À Libreville comme à Port-Gentil, une scène de plus en plus familière vient assombrir le paysage urbain lors des accidents de la circulation ou des drames domestiques : celle d’une forêt de bras tendus, smartphone au poing. Plutôt que de porter secours, d’extraire une victime d’une carcasse de tôle ou de prodiguer les premiers gestes de survie, une partie de la foule semble désormais possédée par une priorité d’un genre nouveau : « poster » avant de sauver.
Ce réflexe du clic immédiat, au détriment de l’assistance à personne en danger, interroge la mutation profonde d’une société gabonaise où le virtuel semble avoir pris le pas sur le réel, transformant la tragédie humaine en un simple contenu destiné à nourrir les algorithmes des réseaux sociaux.Cette quête de la « viralité » cache une déshumanisation rampante. En cherchant à obtenir l’image la plus spectaculaire, voire la plus macabre, le passant ne se perçoit plus comme un acteur de la solidarité nationale, mais comme un reporter de circonstance en quête de visibilité éphémère. Ce phénomène, loin d’être anecdotique, souligne une érosion de l’empathie traditionnelle qui caractérisait autrefois les relations de voisinage et de proximité dans la sous-région. Aujourd’hui, le « direct » sur Facebook ou TikTok devient une monnaie sociale, un trophée numérique que l’on brandit au mépris de la dignité des victimes et du deuil des familles, souvent informées par la brutalité d’une vidéo non censurée circulant dans les groupes WhatsApp.Face à cette dérive, le débat sur la responsabilité individuelle et collective devient inévitable.
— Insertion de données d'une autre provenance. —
==> flow/design.v <==
module badicecream(input         Clk,                 
                             Reset,               
                             frame_clk,           
                input [10:0]   DrawX, DrawY ,    
				input [15:0]   keycode,				  
               	output logic is_BI	,			 
				output logic [10:0] BI_X, BI_Y,
				input logic up_wall, down_wall , left_wall, right_wall,
				output logic [10:0] BI_X_Pos, BI_Y_Pos,
				output logic [5:0] BI_BlkX_Pos, BI_BlkY_Pos
              );
	enum logic[2:0] { 
					 right=3'b000, 
					 left=3'b001,
					 up=3'b010,
					 down=3'b011,
					 Halted=3'b100} Dir, Dir_in, Dir_delayed, Dir_delayed_in;
    parameter [10:0] BI_X_Corner = 11'd64;   
    parameter [10:0] BI_Y_Corner = 11'd95;   
    parameter [5:0] BI_Blk_X_Corner = 6'd1;   
    parameter [5:0] BI_Blk_Y_Corner = 6'd1;   
    parameter [10:0] BI_X_Step = 10'd1;       
    parameter [10:0] BI_Y_Step = 10'd1;       
    parameter  BI_sizeX = 6'd32;         
	parameter  BI_sizeY = 6'd48;
	logic [5:0] frame_counter, per_frame_counter;   
	logic [5:0] frame_counter_in, per_frame_counter_in;
	logic [5:0] pace_counter, pace_counter_in;
    logic [10:0] BI_X_Motion, BI_Y_Motion;
    logic [10:0] BI_X_Pos_in, BI_X_Motion_in, BI_Y_Pos_in, BI_Y_Motion_in;
	logic [5:0] BI_BlkX_Pos_in, BI_BlkY_Pos_in;
	logic [2:0] health;
	assign health = 3'd1;    
    logic frame_clk_delayed, frame_clk_rising_edge;
   always_ff @ (posedge Clk) 
	begin
        frame_clk_delayed <= frame_clk;
        frame_clk_rising_edge <= (frame_clk == 1'b1) && (frame_clk_delayed == 1'b0);
		if (Reset)
		begin
			frame_counter <= 6'b0;
			per_frame_counter <= 6'b0;
		end
		else
		begin
			frame_counter <= frame_counter_in;
			per_frame_counter <=  per_frame_counter_in;
		end
    end
	always_comb
	begin
		frame_counter_in = frame_counter;
		per_frame_counter_in = per_frame_counter;
		if (frame_clk_rising_edge)    
		begin
		per_frame_counter_in = per_frame_counter+6'b1;
		if((per_frame_counter) == 6'b000111)  
			begin
				per_frame_counter_in=6'b0;
				frame_counter_in = frame_counter+6'b1;
				if((frame_counter ) == 6'b100)  
				begin
					frame_counter_in=6'b0;
				end
			end
		end
	end
    always_ff @ (posedge Clk)
    begin
        if (Reset)
        begin
            BI_X_Pos <= BI_X_Corner;
            BI_Y_Pos <= BI_Y_Corner;
			BI_BlkX_Pos <= BI_Blk_X_Corner;
			BI_BlkY_Pos <= BI_Blk_Y_Corner;
            BI_X_Motion <= 10'd0;
            BI_Y_Motion <= 10'd0;
			pace_counter <= 6'd0;
				Dir <= Halted;
				Dir_delayed <= down;
        end
        else
        begin
			pace_counter <= pace_counter_in;
            BI_X_Pos <= BI_X_Pos_in;
            BI_Y_Pos <= BI_Y_Pos_in;
            BI_X_Motion <= BI_X_Motion_in;
            BI_Y_Motion <= BI_Y_Motion_in;
			BI_BlkX_Pos <= BI_BlkX_Pos_in;
			BI_BlkY_Pos <= BI_BlkY_Pos_in;
			Dir <= Dir_in;
			Dir_delayed <= Dir_delayed_in;
        end
    end
    always_comb
    begin
		pace_counter_in = pace_counter;
        BI_X_Pos_in = BI_X_Pos;
        BI_Y_Pos_in = BI_Y_Pos;
		BI_X_Motion_in = BI_X_Motion;
		BI_Y_Motion_in = BI_Y_Motion;
        BI_BlkX_Pos_in = BI_BlkX_Pos;    
        BI_BlkY_Pos_in = BI_BlkY_Pos;
		Dir_in = Dir;
		Dir_delayed_in = Dir_delayed;
		if(health != 0)
		begin
			if (frame_clk_rising_edge)
			begin
            	BI_X_Pos_in = BI_X_Pos + BI_X_Motion_in;
            	BI_Y_Pos_in = BI_Y_Pos + BI_Y_Motion_in;
				if (Dir == Halted)  
				begin
					if ((keycode[7:0] == 8'd26) || ((keycode[15:8] == 8'd26 )))  
					begin
						Dir_delayed_in = up;
						if(up_wall)
						begin
							BI_Y_Motion_in = 0;
							BI_X_Motion_in = 0;
							Dir_in = Halted;
						end
						else
						begin
							BI_Y_Motion_in = -BI_Y_Step;
							BI_X_Motion_in = 0;
							Dir_in = up;	
						end
					end
					else if (((keycode[7:0] == 8'd4) || keycode[15:8] == 8'd4 ))  
						begin
							Dir_delayed_in = left;
							if (left_wall)			
							begin
								BI_X_Motion_in = 0;
								BI_Y_Motion_in = 0;
								Dir_in = Halted;
							end
							else
							begin
								BI_Y_Motion_in = 0;
								BI_X_Motion_in = -BI_X_Step;
								Dir_in = left;
							end
						end
					else if((keycode[7:0] == 8'd22) || ((keycode[15:8] == 8'd22 )))  
						begin
							Dir_delayed_in = down;
							if (down_wall) 
							begin
								BI_Y_Motion_in = 0;
								BI_X_Motion_in = 0;
							Dir_in = Halted;
							end
							else
							begin
								BI_Y_Motion_in = BI_Y_Step;
								BI_X_Motion_in = 0;
								Dir_in = down;
							end
						end
					else if (((keycode[7:0]) == 8'd7) || ((keycode[15:8]) == 8'd7))  
						begin
							Dir_delayed_in = right;
							if(right_wall) 
							begin
								BI_X_Motion_in = 0;
								BI_Y_Motion_in = 0;
								Dir_in = Halted;
							end
							else
							begin
								BI_Y_Motion_in = 0;
								BI_X_Motion_in = BI_X_Step;
								Dir_in = right;	
							end
						end
					else
						begin              
						end
				end
				else  
				begin
					pace_counter_in = pace_counter + 6'd1;
					if(pace_counter == 6'd31)
					begin
						pace_counter_in = 6'd0;
						case(Dir)
							left:
							begin
								BI_BlkX_Pos_in = BI_BlkX_Pos -1;
							end
							right:
							begin
								BI_BlkX_Pos_in = BI_BlkX_Pos +1;
							end
							up:
							begin
								BI_BlkY_Pos_in = BI_BlkY_Pos -1;
							end
							down:
							begin
								BI_BlkY_Pos_in = BI_BlkY_Pos +1;
							end
							default:
							begin
								BI_BlkY_Pos_in = 0;  
							end
						endcase
						Dir_in = Halted;
						BI_Y_Motion_in = 0;
						BI_X_Motion_in = 0;						
					end
				end
			end
        end
    end
    int DistX, DistY, Size;
    assign DistX = DrawX - BI_X_Pos;
    assign DistY = DrawY - BI_Y_Pos;
    always_comb begin
		   if (DistX < BI_sizeX && DistX >= 0 && DistY<=0 && -DistY < BI_sizeY)
		  begin
        is_BI = 1'b1;
				BI_X = DrawX - BI_X_Pos+({5'b0, frame_counter}*32);
				BI_Y = DrawY - BI_Y_Pos+BI_sizeY-1+ Dir_delayed_in*48;
		  end
        else
		  begin
        is_BI = 1'b0;
				BI_X = 0;
				BI_Y = 0;
        end
    end
endmodule
Settings: LEC_CHECK=0, CAP_MARGIN=20, CELL_PAD_IN_SITES_GLOBAL_PLACEMENT=1, CORE_ASPECT_RATIO=0.53, CORE_MARGIN=2, CORE_UTILIZATION=38, CTS_CLUSTER_DIAMETER=396, CTS_CLUSTER_SIZE=16, GPL_ROUTABILITY_DRIVEN=1, GPL_TIMING_DRIVEN=1, HOLD_SLACK_MARGIN=0.28, MAX_ROUTING_LAYER=met4, PLACE_DENSITY=0.85, SLEW_MARGIN=20, TNS_END_PERCENT=35; clock period 12.4 ns.
run.sh (not shown) runs the stock make flow with config.mk's settings and CLKGATE_MAP_FILE=.
Then changed:
CTS_CLUSTER_SIZE = not set   (was 16)
GPL_ROUTABILITY_DRIVEN = 0   (was 1)
GPL_TIMING_DRIVEN = 0   (was 1)
HOLD_SLACK_MARGIN = 0.04   (was 0.28)
TNS_END_PERCENT = 15   (was 35)
clock period = 4.34 ns   (was 12.4 ns; I/O delays follow)
After rerunning:
- The changed run completed, yet does not pass: negative setup slack
- clock-buffer cell count increases by 1
- global-route usage increases by 3.6 points
- cell count increases by 3.1%
Then changed:
CELL_PAD_IN_SITES_GLOBAL_PLACEMENT = not set   (was 1)
CORE_ASPECT_RATIO = not set   (was 0.53)
CORE_UTILIZATION = 66   (was 38)
CTS_CLUSTER_DIAMETER = not set   (was 396)
GPL_ROUTABILITY_DRIVEN = not set   (was 0)
GPL_TIMING_DRIVEN = not set   (was 0)
HOLD_SLACK_MARGIN = not set   (was 0.04)
MAX_ROUTING_LAYER = not set   (was met4)
PLACE_DENSITY = not set   (was 0.85)
SETUP_SLACK_MARGIN = 0.2   (was not set)
TNS_END_PERCENT = not set   (was 15)
clock period = 7.72 ns   (was 4.34 ns; I/O delays follow)
The changed run completed, yet does not pass: negative setup slack. Setup slack gains 1.6 ns. Routed wire length rose by 49%. Via count rose by 28%. Critical path depth rose by 2. Synthesized cell count is unchanged. Global-route usage rose by 19 points. Total power fell by 48%. Die area fell by 41%. Area after synthesis does not change.
Then changed:
CORE_UTILIZATION = 40   (was 66)
SETUP_SLACK_MARGIN = not set   (was 0.2)
SLEW_MARGIN = 40   (was 20)
clock period = 11.9 ns   (was 7.72 ns; I/O delays follow)
What happened: Now the flow completed with no timing, DRC or antenna violations. Utilization fell by 41 points. Routed wire length falls by well over a third. Flip-flop count does not change. Die size increases by well over a third. Via count shrinks by a quarter to a third. Non-clock buffer count falls by 70. Power drops by a quarter to a third. Final cell count goes up slightly. Clock-buffer cell count stays the same. Global-route usage went down by 21 points. Worst hold slack gets worse by 0.018 ns.

---

Starts from the design.v that is shown in full above.
Settings: LEC_CHECK=0, ABC_AREA=1, CAP_MARGIN=20, CORE_MARGIN=2, CORE_UTILIZATION=64, CTS_CLUSTER_SIZE=98, PLACE_DENSITY=0.4, SETUP_SLACK_MARGIN=0.74, SLEW_MARGIN=20; clock period 3.53 ns.
The baseline ended with an error in global routing, error DPL-0038.
Then changed:
- ABC_AREA: 1 -> default
- CORE_UTILIZATION: 64 -> 28
- CTS_CLUSTER_SIZE: 98 -> default
- PLACE_DENSITY: 0.4 -> default
- SETUP_SLACK_MARGIN: 0.74 -> 0.2
- clock period: 3.53 -> 8.15 ns (I/O delays scaled with it)
Outcome: With this change the flow went through all stages and came out clean. Die area rose by 110%. Synthesized cell count is lower by 22%. Synthesized area is lower by 6.1%.

---

RTL: the design.v shown in full above, as it stands there.
make LEC_CHECK=0 ABC_AREA=1 CAP_MARGIN=20 CORE_MARGIN=2 CORE_UTILIZATION=72 CTS_CLUSTER_SIZE=100 SETUP_SLACK_MARGIN=0.2 SLEW_MARGIN=20 finish   # period 6.28 ns
The first run ended with an error in 4_1_cts (DPL-0038).
Change:
Settings changed: CTS_CLUSTER_DIAMETER set to 391, PLACE_DENSITY set to 0.4, TNS_END_PERCENT set to 10.
Clock period 6.28 ns to 4.01 ns, I/O delays scaled along.
Outcome:
- With this change the flow did not get past 3_5_place_dp
- die size is unchanged
- synthesized cell count is unchanged
- area after synthesis stays the same
Change:
Settings changed: CTS_CLUSTER_DIAMETER 391 to 371, PLACE_DENSITY 0.4 to 0.41, TNS_END_PERCENT 10 to not set.
Clock period 4.01 ns to 6.27 ns, I/O delays scaled along.
What happened:
- This time the run never finished: it broke off in 4_1_cts
- area after synthesis does not change
- synthesized cell count stays the same
- die size is unchanged

---

// badicecream: RTL as listed in full above, without the edits since
clock: 8.0 ns
lec_check: 0
cap_margin: 20
core_margin: 4
core_utilization: 56
cts_cluster_diameter: 253
cts_cluster_size: 99
setup_slack_margin: 0.2
slew_margin: 20
tns_end_percent: 10
Then changed:
- CORE_MARGIN: 4 -> 2
- CORE_UTILIZATION: 56 -> 40
- CTS_CLUSTER_DIAMETER: 253 -> default
- CTS_CLUSTER_SIZE: 99 -> default
- TNS_END_PERCENT: 10 -> default
- clock period: 8.0 -> 7.72 ns (I/O delays scaled with it)
What happened:
- The changed run completed without violations
- core utilization falls by 21 points
- die area rises by 29%
- via count falls by 1.9%
- non-clock buffer count rises by 3
Then changed:
- CORE_UTILIZATION: 40 -> 72
- CTS_CLUSTER_DIAMETER: default -> 391
- PLACE_DENSITY: default -> 0.4
- clock period: 7.72 -> 4.01 ns (I/O delays scaled with it)
This time the run failed in 3_5_place_dp.
Synthesized cell count does not change.
Die size shrinks by 43%.
Synthesized area is unchanged.
Then changed:
- CORE_UTILIZATION: 72 -> 64
- CTS_CLUSTER_DIAMETER: 391 -> default
- PLACE_DENSITY: 0.4 -> default
- SETUP_SLACK_MARGIN: 0.2 -> default
- clock period: 4.01 -> 5.69 ns (I/O delays scaled with it)
Outcome:
- The changed run did not get past 5_1_grt, error ODB-0269
- die size climbs by 12%
- synthesized area does not change
- synthesized cell count is unchanged

---

Setup of run A:
Starts from the design.v that is shown in full above.
Settings: LEC_CHECK=0, CAP_MARGIN=0, CORE_MARGIN=2, CORE_UTILIZATION=65, CTS_CLUSTER_DIAMETER=37, SETUP_SLACK_MARGIN=1.58, SLEW_MARGIN=20; clock period 5.3 ns.
Final checks on run A, whose flow otherwise completed, came back failing, citing negative setup slack.
The inputs of run B differ from those of run A as listed below.
- a change of CAP_MARGIN from 0 to 20
- a deleted CTS_CLUSTER_DIAMETER that had been 37
- a change of SETUP_SLACK_MARGIN from 1.58 to 0.2
- a change of CORE_UTILIZATION from 65 to 52
- a change of the clock period (ns, I/O delays scaled along) from 5.3 to 5.91
### Flow results
The flow completed for run B, but it is not clean: the layout still shows negative setup slack.
From run A to run B, number of clock sinks did not move at all.
Run A → run B: via count of the first global-routing pass went down by 1577, cell count went up 4.8%, routability-driven placement congestion ratio now sits higher, clock-net power increased 15%.
In the reports for run B and run A, the larger post-CTS setup buffer count belongs to run B.
Row clock slew at the register clock pins of the worst setup and hold paths: run B lower / run A higher
When the final numbers for run B and run A were put side by side, the aggregate routed wire length turned out to be smaller in run B.
Modified inputs, run C compared to run B
- CORE_UTILIZATION now 68, was 52
- CTS_CLUSTER_DIAMETER now 37, previously not set
- SETUP_SLACK_MARGIN now 1.58, was 0.2
- the clock period (ns, I/O delays scaled along) now 8.01, was 5.91
- Run C: done, clean on timing, DRC and antenna
- Per the comparison of run C with run B, global-route usage has increased, sequential cell power has decreased, die boundary width has decreased, final-report setup violation count has decreased, global-route wire length before repair has increased.

---

Setup of rev 12:
Starts from the design.v that is shown in full above.
Settings: LEC_CHECK=0, CAP_MARGIN=20, CORE_MARGIN=2, CORE_UTILIZATION=66, CTS_CLUSTER_DIAMETER=360, CTS_CLUSTER_SIZE=32, SETUP_SLACK_MARGIN=-0.49, SLEW_MARGIN=20; clock period 7.16 ns.
Rev 12 -> stages 100% | layout checks FAIL | setup timing
Edits applied to the flow inputs when going from rev 12 to rev 13:
# rev 12
export LEC_CHECK = 0
export CAP_MARGIN = 20
export CORE_MARGIN = 2
export CORE_UTILIZATION = 66
export CTS_CLUSTER_DIAMETER = 360
export CTS_CLUSTER_SIZE = 32
export SETUP_SLACK_MARGIN = -0.49
export SLEW_MARGIN = 20
create_clock -name core_clock -period 7.16 [get_ports {Clk}]
# rev 13
export LEC_CHECK = 0
export CAP_MARGIN = 20
export CORE_MARGIN = 2
export CORE_UTILIZATION = 40
export SETUP_SLACK_MARGIN = 0.2
export SLEW_MARGIN = 20
create_clock -name core_clock -period 8.0 [get_ports {Clk}]
## What came out
Rev 13: done, clean on timing, DRC and antenna
Diff rev 12 -> rev 13: clock-cell share of area shows an increase of 1.8 points; placed cell area shows an increase of 0.64%; setup fix buffers added after clock tree synthesis shows an increase of 4.

---

build 82:
Starts from the design.v that is shown in full above.
clock: 8.0 ns
lec_check: 0
abc_area: 1
cap_margin: 15
core_margin: 2
core_utilization: 40
gpl_routability_driven: 0
gpl_timing_driven: 0
max_routing_layer: met4
setup_slack_margin: 0.2
slew_margin: 30
Both conditions hold for build 82: the flow ran to the end and the final layout passed the timing, DRC and antenna checks.
Relative to build 82, the following input files were edited for build 53:
Settings: CORE_UTILIZATION changed from 40 to 66; CTS_CLUSTER_DIAMETER newly set to 253; MAX_ROUTING_LAYER removed (was met4); CTS_CLUSTER_SIZE newly set to 99; SLEW_MARGIN changed from 30 to 20; GPL_ROUTABILITY_DRIVEN removed (was 0); CORE_MARGIN changed from 2 to 4; GPL_TIMING_DRIVEN removed (was 0); CAP_MARGIN changed from 15 to 20; HOLD_SLACK_MARGIN newly set to 0.3; TNS_END_PERCENT newly set to 10.
Build 53 against build 82; final-stage net count is down slightly.
Comparing the two runs side by side, build 53 comes out behind build 82 on post-route minimum period.
Measured against each other, build 82 and build 53 differ in total number of tap cells, the higher figure coming from build 82.
In the tables for build 82 and build 53, sequential share of cell area reads lower with build 82.
The setup slack of build 53 was inferior to that of build 82.
Relative to build 82, build 53 improves total die size.
Compared with build 82, build 53 shows area growth from synthesis to final layout lower by 4.3 points.
Compared build 53 vs build 82, and area of the placeable core is down in build 53.
Total buffers and inverters traversed by the critical path: build 82 and build 53 compared, lower one is build 53
> inputs changed (build 53 -> build 12)
Settings: putting PLACE_DENSITY at 0.86 where nothing was set; swapping 1 for 0 in ABC_AREA.
[summary]
Build 12 vs build 53, highest metal layer with signal wires: met5 vs met4
Cmp build 12 vs build 53: clock power share lower in build 12
Of build 53 and build 12, the run reporting the lower final period utilization was build 53.
[compare] base=build 53 new=build 12: aggregate global-route resource usage now sits higher; minimum clock period now sits higher.
Measured against build 53, the die outline area of build 12 comes out at 0.944 times the reference value.
Across build 53 and build 12, a clean result was obtained everywhere but in build 12.
Build 12: complete, dirty (setup timing)
Summary: with build 53 as the reference, maximum vdd ir drop in build 12 moved down by a few percent.
In build 12, the register share of the cell area came out 0.63 points below the value in build 53.
Changes observed in build 12 relative to build 53: worst setup slack went down 0.82 ns, share of the core filled by cells before placement shows no meaningful change.
Here is what was changed in the inputs of build 48 compared with build 12.
Settings: CTS_CLUSTER_DIAMETER no longer set, was 253; TNS_END_PERCENT no longer set, was 10; CORE_MARGIN now 2, was 4; HOLD_SLACK_MARGIN no longer set, was 0.3; CORE_UTILIZATION now 62, was 66; ABC_AREA now 1, was 0; CTS_CLUSTER_SIZE no longer set, was 99; PLACE_DENSITY no longer set, was 0.86; the clock period (ns, I/O delays scaled along) now 4.29, was 8.0.
## What came out
- The flow completed for build 48, but it is not clean: the layout still shows setup timing.
- Going from build 12 to build 48, synthesized area moved up, clock skew moved down, fraction of power consumed by the clock network moved down.
- Number of non-clock buffers for build 48 is higher than for build 12.
- Build 12 → build 48: per-cell via count in the routed design +3.6%; combinational fraction of the cell area went down by 7.9 points; total power consumption of the routed design increased about 100%.
No activity file was given, so power comes from the tool's default toggle rates.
Si la technologie est un outil de progrès, elle agit ici comme un miroir déformant de nos propres valeurs. Le défi n’est pas seulement législatif — la loi punissant pourtant l’omission de porter secours — mais avant tout moral. Il s’agit de réapprendre à la jeunesse connectée que l’écran ne doit pas être une barrière entre soi et l’autre, et que la valeur d’une vie humaine pèsera toujours plus lourd que le nombre de « likes » récoltés sur un drame. Dans un pays qui se veut moderne, la véritable avancée ne réside pas dans la qualité des optiques de nos téléphones, mais dans notre capacité à les ranger quand l’urgence commande d’agir.